-- Work task --
Going down the listing below, print exactly each line from the one with "## power breakdown" up to and including the one with "134 | 0.1642 |", and skip the rest.

-- Material for this task --
$ cat config.mk
export PLATFORM = sky130hd
export DESIGN_NAME = fma_mac
export DESIGN_NICKNAME = d
export VERILOG_FILES = /design/src/fma_pkg.sv /design/src/fma_mac.sv
export SDC_FILE = /design/constraint.sdc
export NUM_CORES = 2
export LEC_CHECK = 0
export ABC_AREA = 1
export BUFFER_PORTS_ARGS = -buffer_cell sky130_fd_sc_hd__buf_2
export CAP_MARGIN = 15
export CORE_MARGIN = 3
export CORE_UTILIZATION = 52
export CTS_BUF_LIST = sky130_fd_sc_hd__clkbuf_8
export CTS_CLUSTER_DIAMETER = 40
export CTS_CLUSTER_SIZE = 28
export DETAILED_ROUTE_END_ITERATION = 8
export PLACE_DENSITY_LB_ADDON = 0.2
export SYNTH_ARGS = -nofsm -noshare
export SYNTH_HDL_FRONTEND = slang
export SYNTH_SLANG_ARGS = --single-unit
$ cat constraint.sdc
create_clock -name i_clk -period 10.9 [get_ports i_clk]
set_input_delay 2.18 -clock i_clk [delete_from_list [all_inputs] [get_ports i_clk]]
set_output_delay 2.18 -clock i_clk [all_outputs]
set_load 0.01 [all_outputs]
`config.mk`:
```
export PLATFORM = sky130hd
export DESIGN_NAME = source_text_tokenizer
export DESIGN_NICKNAME = d
export VERILOG_FILES = /design/src/rtl/stt_pkg.sv /design/src/rtl/stt_lexer.sv /design/src/rtl/stt_outbuf.sv /design/src/rtl/source_text_tokenizer.sv
export SDC_FILE = /design/constraint.sdc
export NUM_CORES = 1
export LEC_CHECK = 0
export BUFFER_PORTS_ARGS = -buffer_cell sky130_fd_sc_hd__buf_2
export CELL_PAD_IN_SITES_DETAIL_PLACEMENT = 1
export CELL_PAD_IN_SITES_GLOBAL_PLACEMENT = 1
export CORE_MARGIN = 4
export CORE_UTILIZATION = 40
export CTS_BUF_LIST = sky130_fd_sc_hd__clkbuf_8 sky130_fd_sc_hd__clkbuf_16
export DETAILED_ROUTE_END_ITERATION = 16
export MAX_ROUTING_LAYER = met4
export PLACE_DENSITY = 0.71
export SLEW_MARGIN = 20
export SYNTH_ARGS = -nofsm -noshare
export SYNTH_HDL_FRONTEND = slang
export SYNTH_SLANG_ARGS = --single-unit
```
`constraint.sdc`:
```
create_clock -name i_clk -period 3.65 [get_ports i_clk]
set_clock_uncertainty 0.2 [all_clocks]
set_input_delay 0.365 -clock i_clk [delete_from_list [all_inputs] [get_ports i_clk]]
set_output_delay 0.365 -clock i_clk [all_outputs]
set_load 0.1 [all_outputs]
```
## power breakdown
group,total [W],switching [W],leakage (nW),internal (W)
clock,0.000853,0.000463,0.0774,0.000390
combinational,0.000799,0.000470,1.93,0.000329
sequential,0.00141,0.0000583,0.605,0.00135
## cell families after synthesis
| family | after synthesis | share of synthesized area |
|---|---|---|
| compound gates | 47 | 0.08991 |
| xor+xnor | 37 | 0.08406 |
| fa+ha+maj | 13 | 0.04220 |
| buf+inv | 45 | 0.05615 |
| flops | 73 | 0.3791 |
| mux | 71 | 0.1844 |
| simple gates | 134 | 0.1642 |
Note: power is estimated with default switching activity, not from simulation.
File: src/design/fct_pkg.sv
// Types, constants and command codes for the frustum cull unit
package fct_pkg;

	localparam int NUM_PLANES_DEF = 6;
	localparam int MAX_PLANES     = 6;

	localparam int CMD_W    = 2;
	localparam int COORD_W  = 24;
	localparam int RADIUS_W = 23;
	localparam int NORM_W   = 12;
	localparam int OFFS_W   = 28;
	localparam int PLANE_W  = 64;
	localparam int CFG_IDX_W = 3;

	// plane register layout
	localparam int NORM_LSB = 0;
	localparam int OFFS_LSB = 36;
	localparam int FRAC_ALIGN = 10;

	localparam int PROD_W = NORM_W + COORD_W;   // 36
	localparam int PSUM_W = PROD_W + 2;         // 38
	localparam int ACC_W  = PSUM_W + 2;         // 40

	typedef enum logic [CMD_W-1:0] {
		CMD_POINT  = 2'd0,
		CMD_SPHERE = 2'd1,
		CMD_BOX    = 2'd2,
		CMD_NONE   = 2'd3
	} cmd_e;

	typedef logic signed [COORD_W-1:0] coord_t;
	typedef logic [RADIUS_W-1:0]       radius_t;
	typedef logic signed [NORM_W-1:0]  norm_t;
	typedef logic signed [OFFS_W-1:0]  offs_t;
	typedef logic [PLANE_W-1:0]        plane_t;
	typedef logic signed [PROD_W-1:0]  prod_t;
	typedef logic signed [PSUM_W-1:0]  psum_t;
	typedef logic signed [ACC_W-1:0]   acc_t;

	// load enables of the three arithmetic stages
	typedef struct packed {
		logic s1;
		logic s2;
		logic s3;
	} stage_en_t;

endpackage
<file path="config.mk">
export PLATFORM = sky130hd
export DESIGN_NAME = fct_plane_lane
export DESIGN_NICKNAME = d
export VERILOG_FILES = /design/src/design/fct_pkg.sv /design/src/design/fct_plane_lane.sv
export SDC_FILE = /design/constraint.sdc
export NUM_CORES = 2
export LEC_CHECK = 0
export BUFFER_PORTS_ARGS = -buffer_cell sky130_fd_sc_hd__buf_4
export CORE_MARGIN = 4
export CORE_UTILIZATION = 58
export DETAILED_ROUTE_END_ITERATION = 6
export PLACE_DENSITY_LB_ADDON = 0.08
export SLEW_MARGIN = 20
export SYNTH_ARGS = -nofsm -noshare
export SYNTH_HDL_FRONTEND = slang
export SYNTH_SLANG_ARGS = --single-unit
</file>
<file path="constraint.sdc">
create_clock -name clk -period 9.5 [get_ports clk]
set_input_delay 0 -clock clk [delete_from_list [all_inputs] [get_ports clk]]
set_output_delay 0 -clock clk [all_outputs]
set_load 0.005 [all_outputs]
</file>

-- Your response --
## power breakdown
group,total [W],switching [W],leakage (nW),internal (W)
clock,0.000853,0.000463,0.0774,0.000390
combinational,0.000799,0.000470,1.93,0.000329
sequential,0.00141,0.0000583,0.605,0.00135
## cell families after synthesis
| family | after synthesis | share of synthesized area |
|---|---|---|
| compound gates | 47 | 0.08991 |
| xor+xnor | 37 | 0.08406 |
| fa+ha+maj | 13 | 0.04220 |
| buf+inv | 45 | 0.05615 |
| flops | 73 | 0.3791 |
| mux | 71 | 0.1844 |
| simple gates | 134 | 0.1642 |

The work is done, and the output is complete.